Look through the records below for the line with "2'b10: tick = &baud[5:0];" and the line with "assign baud_up[k] = ~baud[k];", then return those lines and all lines between, exactly.

Data shown:
== Segment start ==

Background: an optimization exercise with open tools, aiming at small area and a short achievable clock period. Do not read the settings as production practice. No activity file was given, so power comes from the tool's default toggle rates.

## job 6376
==> flow/design.v <==
module UART_TRANSMITTER(
    input clock_i,
    input reset_n_i,
    input [7:0] data_i,
    input data_write_i,
    input [5:0] data_buffer_full_tresh_i,
    input [1:0] baudrate_select_i,
    output data_buffer_full_o,
    output uart_tx_o
    );
localparam PARITY = 4'd0;
localparam STOP   = 4'd1;
localparam IDLE   = 4'd2;
localparam START  = 4'd3;
reg [5:0] count;
reg [7:0] mem [0:31];      
reg [6:0] baud;
reg [3:0] state;
reg       parity;
reg       tx;
wire [5:0] th = data_buffer_full_tresh_i;
wire [4:0] c = count[4:0];
wire [4:0] t = th[4:0];
wire [4:0] e = c ~^ t;
wire lt = (~c[4] & t[4])
        | (e[4] & ~c[3] & t[3])
        | (e[4] & e[3] & ~c[2] & t[2])
        | (e[4] & e[3] & e[2] & ~c[1] & t[1])
        | (e[4] & e[3] & e[2] & e[1] & ~c[0] & t[0]);
assign data_buffer_full_o = count[5] | (~th[5] & ~lt);
wire wr = data_write_i & ~data_buffer_full_o;
reg tick;
always @(*) begin
    case (baudrate_select_i)
        2'b00: tick = &baud[3:0];
        2'b01: tick = &baud[4:0];
        2'b10: tick = &baud[5:0];
        default: tick = &baud[6:0];
    endcase
end
wire rd = tick & (state == STOP);
wire empty = (count == 6'd0);
wire [5:0] count_up, count_down;
wire [6:0] baud_up;
genvar k;
generate
for (k = 0; k < 6; k = k + 1) begin : cud
    if (k == 0) begin : b0
        assign count_up[k] = ~count[k];
        assign count_down[k] = ~count[k];
    end else begin : bk
        assign count_up[k] = count[k] ^ (&count[k-1:0]);
        assign count_down[k] = count[k] ^ ~(|count[k-1:0]);
    end
end
for (k = 0; k < 7; k = k + 1) begin : bu
    if (k == 0) begin : b0
        assign baud_up[k] = ~baud[k];
    end else begin : bk
        assign baud_up[k] = baud[k] ^ (&baud[k-1:0]);
    end
end
endgenerate
integer i;
always @(posedge clock_i) begin
    if (wr) begin
        mem[1] <= data_i;
        for (i = 2; i < 32; i = i + 1)
            mem[i] <= mem[i-1];
        mem[0] <= mem[31];
    end
end
wire [255:0] flat;
genvar g;
generate for (g = 0; g < 32; g = g + 1) begin : fl
    assign flat[g*8 +: 8] = mem[g];
end endgenerate
wire [7:0] sel = {count[4:0], state[2:0]};
wire [127:0] l1; wire [63:0] l2; wire [31:0] l3; wire [15:0] l4;
wire [7:0] l5; wire [3:0] l6; wire [1:0] l7;
generate
for (g = 0; g < 128; g = g + 1) begin : m1 assign l1[g] = sel[0] ? flat[2*g+1] : flat[2*g]; end
for (g = 0; g < 64; g = g + 1) begin : m2 assign l2[g] = sel[1] ? l1[2*g+1] : l1[2*g]; end
for (g = 0; g < 32; g = g + 1) begin : m3 assign l3[g] = sel[2] ? l2[2*g+1] : l2[2*g]; end
for (g = 0; g < 16; g = g + 1) begin : m4 assign l4[g] = sel[3] ? l3[2*g+1] : l3[2*g]; end
for (g = 0; g < 8; g = g + 1) begin : m5 assign l5[g] = sel[4] ? l4[2*g+1] : l4[2*g]; end
for (g = 0; g < 4; g = g + 1) begin : m6 assign l6[g] = sel[5] ? l5[2*g+1] : l5[2*g]; end
for (g = 0; g < 2; g = g + 1) begin : m7 assign l7[g] = sel[6] ? l6[2*g+1] : l6[2*g]; end
endgenerate
wire bit_now = sel[7] ? l7[1] : l7[0];
always @(posedge clock_i) begin
    if (~reset_n_i) begin
        count <= 6'd0;
        baud <= 7'd0;
        state <= IDLE;
        tx <= 1'b1;
    end else begin
        if (wr & ~rd)
            count <= count_up;
        else if (rd & ~wr)
            count <= count_down;
        baud <= baud_up;
        if (tick & (state != IDLE | ~empty))
            state <= (state == START) ? 4'd8 : state + 4'd1;
        tx <= state[3] ? bit_now : (state == PARITY) ? parity : (state != START);
    end
end
always @(posedge clock_i) begin
    if (state == START)
        parity <= 1'b0;
    else if (tick & state[3])
        parity <= parity ^ bit_now;
end
assign uart_tx_o = tx;
endmodule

== Segment end ==

Exercise response:
        2'b10: tick = &baud[5:0];
        default: tick = &baud[6:0];
    endcase
end
wire rd = tick & (state == STOP);
wire empty = (count == 6'd0);
wire [5:0] count_up, count_down;
wire [6:0] baud_up;
genvar k;
generate
for (k = 0; k < 6; k = k + 1) begin : cud
    if (k == 0) begin : b0
        assign count_up[k] = ~count[k];
        assign count_down[k] = ~count[k];
    end else begin : bk
        assign count_up[k] = count[k] ^ (&count[k-1:0]);
        assign count_down[k] = count[k] ^ ~(|count[k-1:0]);
    end
end
for (k = 0; k < 7; k = k + 1) begin : bu
    if (k == 0) begin : b0
        assign baud_up[k] = ~baud[k];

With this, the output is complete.